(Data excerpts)
★ ★ ★ ★
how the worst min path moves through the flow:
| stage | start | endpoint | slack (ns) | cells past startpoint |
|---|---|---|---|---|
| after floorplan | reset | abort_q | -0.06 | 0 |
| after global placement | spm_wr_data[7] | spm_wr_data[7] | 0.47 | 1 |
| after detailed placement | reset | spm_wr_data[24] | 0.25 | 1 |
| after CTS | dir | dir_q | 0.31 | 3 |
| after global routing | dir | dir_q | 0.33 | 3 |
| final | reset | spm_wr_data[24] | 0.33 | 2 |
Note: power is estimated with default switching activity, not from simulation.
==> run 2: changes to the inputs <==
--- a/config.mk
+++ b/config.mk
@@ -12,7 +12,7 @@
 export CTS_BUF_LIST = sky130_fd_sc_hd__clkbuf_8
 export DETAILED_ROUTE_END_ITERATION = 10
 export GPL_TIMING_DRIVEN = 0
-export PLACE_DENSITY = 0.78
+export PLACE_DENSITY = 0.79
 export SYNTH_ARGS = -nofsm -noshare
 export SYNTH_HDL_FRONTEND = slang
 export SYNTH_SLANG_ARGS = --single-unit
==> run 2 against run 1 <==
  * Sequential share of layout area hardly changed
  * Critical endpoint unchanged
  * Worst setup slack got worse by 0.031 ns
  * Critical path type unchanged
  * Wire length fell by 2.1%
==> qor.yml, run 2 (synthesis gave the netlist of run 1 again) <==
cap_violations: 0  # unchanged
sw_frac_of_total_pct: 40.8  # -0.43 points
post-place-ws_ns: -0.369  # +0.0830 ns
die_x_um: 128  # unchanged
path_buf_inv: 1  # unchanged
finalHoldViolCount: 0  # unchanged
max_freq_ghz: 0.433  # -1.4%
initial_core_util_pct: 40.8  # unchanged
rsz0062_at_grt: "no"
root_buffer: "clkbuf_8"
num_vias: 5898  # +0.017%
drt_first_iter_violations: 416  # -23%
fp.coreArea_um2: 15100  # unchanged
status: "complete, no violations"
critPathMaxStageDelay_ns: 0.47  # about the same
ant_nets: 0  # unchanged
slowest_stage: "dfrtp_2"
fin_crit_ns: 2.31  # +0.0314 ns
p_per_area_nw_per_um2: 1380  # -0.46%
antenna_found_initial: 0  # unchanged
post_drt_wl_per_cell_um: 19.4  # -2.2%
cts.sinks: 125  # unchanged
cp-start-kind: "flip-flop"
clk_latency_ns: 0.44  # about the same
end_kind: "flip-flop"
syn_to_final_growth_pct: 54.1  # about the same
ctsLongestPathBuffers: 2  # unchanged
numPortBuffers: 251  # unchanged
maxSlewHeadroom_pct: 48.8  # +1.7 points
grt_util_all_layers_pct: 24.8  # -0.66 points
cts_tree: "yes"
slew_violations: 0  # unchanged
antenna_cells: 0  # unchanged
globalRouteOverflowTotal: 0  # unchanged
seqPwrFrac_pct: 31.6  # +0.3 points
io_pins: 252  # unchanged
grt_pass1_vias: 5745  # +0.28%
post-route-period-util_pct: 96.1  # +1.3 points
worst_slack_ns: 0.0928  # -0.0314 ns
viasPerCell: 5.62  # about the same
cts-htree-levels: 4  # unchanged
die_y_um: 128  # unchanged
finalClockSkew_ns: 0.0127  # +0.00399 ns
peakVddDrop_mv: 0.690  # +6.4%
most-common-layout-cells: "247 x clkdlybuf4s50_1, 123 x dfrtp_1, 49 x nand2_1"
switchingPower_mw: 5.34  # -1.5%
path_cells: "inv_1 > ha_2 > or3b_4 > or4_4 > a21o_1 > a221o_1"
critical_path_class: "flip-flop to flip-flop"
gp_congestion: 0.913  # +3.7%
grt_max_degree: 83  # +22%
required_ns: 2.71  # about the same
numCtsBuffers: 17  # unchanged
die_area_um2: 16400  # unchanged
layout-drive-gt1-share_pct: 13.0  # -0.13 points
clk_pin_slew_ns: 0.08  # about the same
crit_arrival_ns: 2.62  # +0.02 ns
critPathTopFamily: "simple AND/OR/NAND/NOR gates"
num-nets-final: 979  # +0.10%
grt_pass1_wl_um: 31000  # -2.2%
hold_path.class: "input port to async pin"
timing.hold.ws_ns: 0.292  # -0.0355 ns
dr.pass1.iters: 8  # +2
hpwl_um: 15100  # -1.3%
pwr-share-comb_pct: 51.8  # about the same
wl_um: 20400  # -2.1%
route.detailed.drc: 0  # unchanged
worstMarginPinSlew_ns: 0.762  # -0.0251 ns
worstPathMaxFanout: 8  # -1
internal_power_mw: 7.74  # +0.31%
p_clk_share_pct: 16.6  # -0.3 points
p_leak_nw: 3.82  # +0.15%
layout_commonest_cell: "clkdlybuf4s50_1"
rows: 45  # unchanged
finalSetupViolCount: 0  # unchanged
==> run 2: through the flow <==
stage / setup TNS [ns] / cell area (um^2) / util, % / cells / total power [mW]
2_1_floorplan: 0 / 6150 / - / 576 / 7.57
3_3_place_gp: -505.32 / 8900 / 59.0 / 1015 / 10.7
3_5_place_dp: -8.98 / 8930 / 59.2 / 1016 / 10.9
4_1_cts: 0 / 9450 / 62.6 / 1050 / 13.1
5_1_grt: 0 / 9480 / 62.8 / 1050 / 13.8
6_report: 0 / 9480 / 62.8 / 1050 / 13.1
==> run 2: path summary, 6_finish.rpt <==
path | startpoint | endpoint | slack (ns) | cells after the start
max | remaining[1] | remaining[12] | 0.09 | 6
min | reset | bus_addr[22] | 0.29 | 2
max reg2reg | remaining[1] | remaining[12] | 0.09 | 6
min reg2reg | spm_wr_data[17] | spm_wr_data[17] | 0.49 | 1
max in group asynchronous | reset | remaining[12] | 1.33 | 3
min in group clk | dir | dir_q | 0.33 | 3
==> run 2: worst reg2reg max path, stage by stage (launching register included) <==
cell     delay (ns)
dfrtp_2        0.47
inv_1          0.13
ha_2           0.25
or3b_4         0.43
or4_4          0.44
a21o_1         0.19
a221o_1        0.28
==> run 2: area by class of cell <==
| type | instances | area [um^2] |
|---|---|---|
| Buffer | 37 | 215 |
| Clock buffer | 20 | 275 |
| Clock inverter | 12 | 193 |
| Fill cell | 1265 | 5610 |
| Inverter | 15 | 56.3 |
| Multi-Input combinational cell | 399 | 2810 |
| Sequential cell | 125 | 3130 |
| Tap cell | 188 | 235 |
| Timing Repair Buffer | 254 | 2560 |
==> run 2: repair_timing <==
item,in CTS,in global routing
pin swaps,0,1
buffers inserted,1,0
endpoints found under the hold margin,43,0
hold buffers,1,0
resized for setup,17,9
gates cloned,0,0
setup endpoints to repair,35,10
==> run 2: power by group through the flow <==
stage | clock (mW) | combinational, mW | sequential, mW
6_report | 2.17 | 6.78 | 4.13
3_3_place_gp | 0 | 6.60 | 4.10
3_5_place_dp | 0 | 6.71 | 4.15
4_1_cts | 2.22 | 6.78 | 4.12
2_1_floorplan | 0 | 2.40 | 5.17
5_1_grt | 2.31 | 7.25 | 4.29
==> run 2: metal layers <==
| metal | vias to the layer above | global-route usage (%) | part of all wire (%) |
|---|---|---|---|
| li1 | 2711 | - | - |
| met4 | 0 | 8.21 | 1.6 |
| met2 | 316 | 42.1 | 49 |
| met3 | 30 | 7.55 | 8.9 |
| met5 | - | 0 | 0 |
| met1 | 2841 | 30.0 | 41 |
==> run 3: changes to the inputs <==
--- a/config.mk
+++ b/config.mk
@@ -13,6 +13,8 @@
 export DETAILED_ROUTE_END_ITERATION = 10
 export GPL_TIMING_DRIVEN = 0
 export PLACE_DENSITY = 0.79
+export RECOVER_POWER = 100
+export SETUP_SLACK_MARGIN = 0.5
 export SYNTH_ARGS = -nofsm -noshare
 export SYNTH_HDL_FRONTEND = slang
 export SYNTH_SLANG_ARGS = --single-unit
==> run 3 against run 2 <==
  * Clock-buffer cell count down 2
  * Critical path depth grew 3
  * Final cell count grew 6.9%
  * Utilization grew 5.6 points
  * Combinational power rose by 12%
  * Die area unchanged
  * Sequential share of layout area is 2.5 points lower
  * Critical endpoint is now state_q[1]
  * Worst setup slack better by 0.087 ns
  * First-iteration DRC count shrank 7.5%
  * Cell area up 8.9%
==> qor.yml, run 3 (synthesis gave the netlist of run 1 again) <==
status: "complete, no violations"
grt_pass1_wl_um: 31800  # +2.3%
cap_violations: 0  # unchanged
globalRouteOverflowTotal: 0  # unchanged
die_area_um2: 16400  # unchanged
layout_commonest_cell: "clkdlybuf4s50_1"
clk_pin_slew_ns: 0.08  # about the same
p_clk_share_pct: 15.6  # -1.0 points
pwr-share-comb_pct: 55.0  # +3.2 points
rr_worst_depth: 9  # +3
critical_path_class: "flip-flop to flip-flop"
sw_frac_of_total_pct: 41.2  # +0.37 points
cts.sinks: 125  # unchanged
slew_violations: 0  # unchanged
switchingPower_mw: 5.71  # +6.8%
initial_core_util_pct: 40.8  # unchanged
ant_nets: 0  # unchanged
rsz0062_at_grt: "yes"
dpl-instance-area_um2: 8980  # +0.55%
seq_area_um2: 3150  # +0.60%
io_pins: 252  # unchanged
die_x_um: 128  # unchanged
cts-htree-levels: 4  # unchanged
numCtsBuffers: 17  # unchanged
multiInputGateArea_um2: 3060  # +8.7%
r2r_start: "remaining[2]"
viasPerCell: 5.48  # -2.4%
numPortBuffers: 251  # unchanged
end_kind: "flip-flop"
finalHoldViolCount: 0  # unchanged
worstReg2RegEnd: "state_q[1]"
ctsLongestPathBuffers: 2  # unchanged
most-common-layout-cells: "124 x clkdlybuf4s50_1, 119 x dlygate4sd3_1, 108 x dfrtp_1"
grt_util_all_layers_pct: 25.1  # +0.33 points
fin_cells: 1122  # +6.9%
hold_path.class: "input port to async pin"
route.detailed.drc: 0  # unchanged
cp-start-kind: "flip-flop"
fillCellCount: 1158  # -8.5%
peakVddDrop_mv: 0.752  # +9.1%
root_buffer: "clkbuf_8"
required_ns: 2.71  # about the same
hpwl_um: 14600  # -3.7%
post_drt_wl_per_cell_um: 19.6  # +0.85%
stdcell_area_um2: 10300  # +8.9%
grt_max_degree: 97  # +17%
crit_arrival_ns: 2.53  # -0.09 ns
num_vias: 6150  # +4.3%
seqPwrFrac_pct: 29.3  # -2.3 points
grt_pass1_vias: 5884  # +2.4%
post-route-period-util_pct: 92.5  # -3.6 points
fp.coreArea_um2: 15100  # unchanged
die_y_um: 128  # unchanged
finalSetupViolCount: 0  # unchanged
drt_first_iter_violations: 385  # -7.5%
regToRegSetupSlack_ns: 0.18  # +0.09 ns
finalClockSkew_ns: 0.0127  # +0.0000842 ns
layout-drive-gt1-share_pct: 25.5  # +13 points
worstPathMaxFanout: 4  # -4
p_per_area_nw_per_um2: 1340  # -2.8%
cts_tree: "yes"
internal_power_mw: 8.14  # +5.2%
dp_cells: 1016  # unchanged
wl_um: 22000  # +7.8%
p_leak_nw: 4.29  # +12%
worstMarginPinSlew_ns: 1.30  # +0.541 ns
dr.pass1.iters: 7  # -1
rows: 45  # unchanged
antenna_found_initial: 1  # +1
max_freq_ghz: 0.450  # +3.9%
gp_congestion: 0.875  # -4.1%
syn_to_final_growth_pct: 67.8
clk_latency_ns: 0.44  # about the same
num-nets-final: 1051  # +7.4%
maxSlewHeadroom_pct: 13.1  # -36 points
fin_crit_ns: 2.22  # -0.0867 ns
### src/rtl/vram_pkg.sv
// Shared types and geometry for the video RAM arbiter.
package vram_pkg;

   localparam int unsigned ADDR_W   = 17;
   localparam int unsigned DATA_W   = 8;
   localparam int unsigned FB_DEPTH = 76800;   // 320x240 words

   typedef enum logic [1:0] {
      OWN_NONE,
      OWN_DISP,
      OWN_CPU_RD,
      OWN_CPU_WR
   } owner_t;

   typedef logic [ADDR_W-1:0] vaddr_t;
   typedef logic [DATA_W-1:0] pixel_t;

endpackage
File: config.mk
export PLATFORM = sky130hd
export DESIGN_NAME = uart_tx_cfg_flat
export DESIGN_NICKNAME = d
export VERILOG_FILES = /design/src/rtl/uart_pkg.sv /design/src/rtl/uart_tx_cfg_if.sv /design/src/rtl/uart_baud_gen.sv /design/src/rtl/uart_tx_cfg.sv /design/src/flat_wrapper.sv
export SDC_FILE = /design/constraint.sdc
export NUM_CORES = 1
export LEC_CHECK = 0
export BUFFER_PORTS_ARGS = -buffer_cell sky130_fd_sc_hd__buf_2
export CAP_MARGIN = 20
export CORE_UTILIZATION = 57
export CTS_BUF_LIST = sky130_fd_sc_hd__clkbuf_16
export CTS_CLUSTER_DIAMETER = 60
export DETAILED_ROUTE_END_ITERATION = 16
export GPL_TIMING_DRIVEN = 0
export PLACE_DENSITY = 0.73
export SYNTH_ARGS = -nofsm -noshare
export SYNTH_HDL_FRONTEND = slang
export SYNTH_HIERARCHICAL = 1
export SYNTH_SLANG_ARGS = --single-unit
File: constraint.sdc
create_clock -name clk -period 2.75 [get_ports clk]
set_clock_uncertainty 0.15 [all_clocks]
set_input_delay 0.55 -clock clk [delete_from_list [all_inputs] [get_ports clk]]
set_output_delay 0.55 -clock clk [all_outputs]
set_load 0.01 [all_outputs]
## config.mk

```make
export PLATFORM = sky130hd
export DESIGN_NAME = input_debouncer
export DESIGN_NICKNAME = d
export VERILOG_FILES = /design/src/rtl/input_debouncer.sv
export SDC_FILE = /design/constraint.sdc
export NUM_CORES = 1
export LEC_CHECK = 0
export ABC_CLOCK_PERIOD_IN_PS = 3050
export BUFFER_PORTS_ARGS = -buffer_cell sky130_fd_sc_hd__buf_4
export CAP_MARGIN = 20
export CORE_AREA = 10 10 48 87
export DETAILED_ROUTE_END_ITERATION = 8
export DIE_AREA = 0 0 58 97
export PLACE_DENSITY = 0.64
export SYNTH_ARGS = -nofsm -noshare
export SYNTH_HDL_FRONTEND = slang
export SYNTH_SLANG_ARGS = --single-unit
export TNS_END_PERCENT = 50
```

## constraint.sdc

```tcl
create_clock -name clk -period 3.05 [get_ports clk]
set_input_delay 0.4575 -clock clk [delete_from_list [all_inputs] [get_ports clk]]
set_output_delay 0.4575 -clock clk [all_outputs]
set_load 0.02 [all_outputs]
```

## src/rtl/input_debouncer.sv

```systemverilog
`default_nettype none
// +---------------------------------------------------------------------------+
// | input_debouncer: synchronizes, debounces and edge-detects one raw input.  |
// | Revision 1.0                                                              |
// +---------------------------------------------------------------------------+
module input_debouncer #(
    parameter int SYNC_STAGES     = 2,
    parameter int DEBOUNCE_CYCLES = 4
) (
    input  logic       clk,
    input  logic       reset,
    input  logic       d_raw,
    input  logic       en,
    output logic       d_clean,
    output logic       rise,
    output logic       fall,
    output logic [7:0] glitch_cnt
);

    localparam logic [1:0] IDLE_LO  = 2'd0;
    localparam logic [1:0] CHECK_HI = 2'd1;
    localparam logic [1:0] IDLE_HI  = 2'd2;
    localparam logic [1:0] CHECK_LO = 2'd3;

    localparam logic [7:0] CNT_LAST = 8'(DEBOUNCE_CYCLES - 1);

    logic [SYNC_STAGES-1:0] sync;
    logic                   s;
    logic [1:0]             state;
    logic [1:0]             state_nx;
    logic [7:0]             cnt;
    logic [7:0]             cnt_nx;
    logic                   clean_nx;
    logic                   rise_nx;
    logic                   fall_nx;
    logic                   glitch_inc;

    assign s = sync[SYNC_STAGES-1];

    // The synchronizer runs regardless of en so s is always current on resume.
    always_ff @(posedge clk or negedge reset) begin
        if (!reset) begin
            sync <= '0;
        end else begin
            sync <= {sync[SYNC_STAGES-2:0], d_raw};
        end
    end

    always_comb begin
        state_nx   = state;
        cnt_nx     = cnt;
        clean_nx   = d_clean;
        rise_nx    = 1'b0;
        fall_nx    = 1'b0;
        glitch_inc = 1'b0;
        if (en) begin
            case (state)
                IDLE_LO: begin
                    if (s) begin
                        state_nx = CHECK_HI;
                        cnt_nx   = 8'd1;
                    end
                end
                CHECK_HI: begin
                    if (s) begin
                        if (cnt == CNT_LAST) begin
                            state_nx = IDLE_HI;
                            clean_nx = 1'b1;
                            rise_nx  = 1'b1;
                            cnt_nx   = 8'd0;
                        end else begin
                            cnt_nx = cnt + 8'd1;
                        end
                    end else begin
                        state_nx   = IDLE_LO;
                        cnt_nx     = 8'd0;
                        glitch_inc = 1'b1;
                    end
                end
                IDLE_HI: begin
                    if (!s) begin
                        state_nx = CHECK_LO;
                        cnt_nx   = 8'd1;
                    end
                end
                CHECK_LO: begin
                    if (!s) begin
                        if (cnt == CNT_LAST) begin
                            state_nx = IDLE_LO;
                            clean_nx = 1'b0;
                            fall_nx  = 1'b1;
                            cnt_nx   = 8'd0;
                        end else begin
                            cnt_nx = cnt + 8'd1;
                        end
                    end else begin
                        state_nx   = IDLE_HI;
                        cnt_nx     = 8'd0;
                        glitch_inc = 1'b1;
                    end
                end
                default: begin
                    state_nx = IDLE_LO;
                    cnt_nx   = 8'd0;
                end
            endcase
        end
    end

    always_ff @(posedge clk or negedge reset) begin
        if (!reset) begin
            state      <= IDLE_LO;
            cnt        <= 8'd0;
            d_clean    <= 1'b0;
            rise       <= 1'b0;
            fall       <= 1'b0;
            glitch_cnt <= 8'd0;
        end else begin
            state   <= state_nx;
            cnt     <= cnt_nx;
            d_clean <= clean_nx;
            rise    <= rise_nx;
            fall    <= fall_nx;
            if (glitch_inc && (glitch_cnt != 8'hFF)) begin
                glitch_cnt <= glitch_cnt + 8'd1;
            end
        end
    end

endmodule
`default_nettype wire

```

==> impl_metrics.tcl, run 1 <==
set metrics [dict create \
    status "finished, final reports clean" \
    core_um2 2770 \
    fin_util_pct 45.4 \
    dp.cells 142 \
    htreeDepth 1 \
    reg2regPathDepth 5 \
    clock_skew_ps 3.04 \
    rsz0062_at_grt "false" \
    drt_iter0_markers 17 \
    setup_tns_ps 0 \
    ir_drop_mv 0.520 \
    finalSetupViolCount 0 \
    ys_warn_count 0 \
    synth-edff-count 0 \
    track_usage_pct 8.89 \
    reg2reg_setup_slack_ps 1150 \
    rows 27 \
    wl_per_cell_um 15.5 \
    synth_top_flop_cell "dfrtp_1" \
    grt_pass1_vias 901 \
    finalHoldViolations 0 \
    yosysMostFrequentCell "dfrtp_1" \
    holdWs_ps 63.3 \
    layout.nets 124 \
    die_w_um 58 \
    synth.avg_cell_area_um2 10.8 \
    synthTopCellsByArea "dfrtp_1, xnor2_1, nand4_1, a22o_1, and3_1" \
    path_class "register to register" \
    layout-drive-gt1-share_pct 17.9 \
    synth_fp_nets 105 \
    cts_root_buf "clkbuf_8" \
    arrival_ps 2100 \
    gp_congestion 0.784 \
    pin_count 15 \
    r2r-end "cnt[5]" \
    viasPerCell 5.71 \
    leakage_nw 0.579 \
    synthArstFlopShare_pct 100 \
    worstSetupStartpointType "register" \
    p_comb_share_pct 33.8 \
    first_pass_iters 4 \
    yosysSeqAreaShare_pct 53.7 \
    clk_pin_slew_worst_paths_ps 80 \
    fillers 277 \
    end_kind "register" \
    grt_max_degree 24 \
    path_buf_inv 0 \
    swShare_pct 37.9 \
    path_cells "ha_1, nor3b_1, a211o_2, or4_1, o21ai_1" \
    clockBufferDepth 2 \
    syn_area_um2 1070 \
    syn_inst 99 \
    sequentialPowerShare_pct 46.2 \
    initial_utilization_pct 38.7 \
    hp-class "primary input to async pin" \
    yosysTopAreaCell "dfrtp_1" \
    powerDensity_nw_per_um2 763 \
    insertion_delay_ps 270 \
    maxCapViolCount 0 \
    area_growth_pct 17.5 \
    synth-seq-cells 23 \
    dpl_worst_slack_ps 1150 \
    p_int_uw 596 \
    path_max_fanout 7 \
    fin_area_um2 1260 \
    tightest_slew_ps 538 \
    ys_types 29 \
    timing.final.crit_share_pct 62.4 \
    cp_slowest_stage_delay_ps 480 \
    cts_setup_buffers 0 \
    grt_pass1_wl_um 4150 \
    pwr-share-clk_pct 20.0 \
    antenna_cells 0 \
    grt_overflow 0 \
    final_antenna_net_count 0 \
    critPathTopFamily "simple AND/OR/NAND/NOR gates" \
    hpwl_um 1770 \
    die_h_um 97 \
    fp.dieArea_um2 5630 \
    postCtsHoldBufs 0 \
    drv_slew 0 \
    setup_ws_ps 1150 \
    clock_sink_count 23 \
    p_sw_uw 365 \
    numCtsBuffers 3 \
    crit_path_top_delay_cell "or4_1" \
    min_period_ps 1900 \
    synth_top_area_share_pct 53.7 \
    fmax_mhz 526 \
    cts_resized 0 \
    required_ps 3250 \
    drt-total-wl_um 2270 \
    dpl_cell_area_um2 1210 \
    reg2reg_from "cnt[0]" \
    cts_tree "done" \
    fin_cells 146 \
    synthTopCellsByCount "dfrtp_1, nor2_1, nand3_1, nand4_1, xnor2_1" \
    antenna_found_initial 0 \
    relSlewSlack_pct 63.8 \
    dr_total_vias 833 \
    port_buffers 14 \
    drc 0 \
    finalPower_uw 961 \
]
## cells in the final DEF, fill, tap and decap left out, drive strengths merged, types with 2 or more instances in the layout
cell    Yosys  final
or4         2      2
mux2        2      2
nor3b       2      2
nand2       5      5
a22o        4      4
nand3       6      6
nand4       6      6
and3        5      5
clkbuf      0      3
a21oi       4      4
ha          2      2
dfrtp      23     23
inv         3      3
xor2        3      3
o21ai       7      7
buf         0     14
nor2        8      8
xnor2       6      6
★ ★ ★ ★
YOUR ASSIGNMENT>
Among the lines of the data, some contain the word "changes". How many are there? Reply with the number alone.

PROBLEM SOLUTION>
2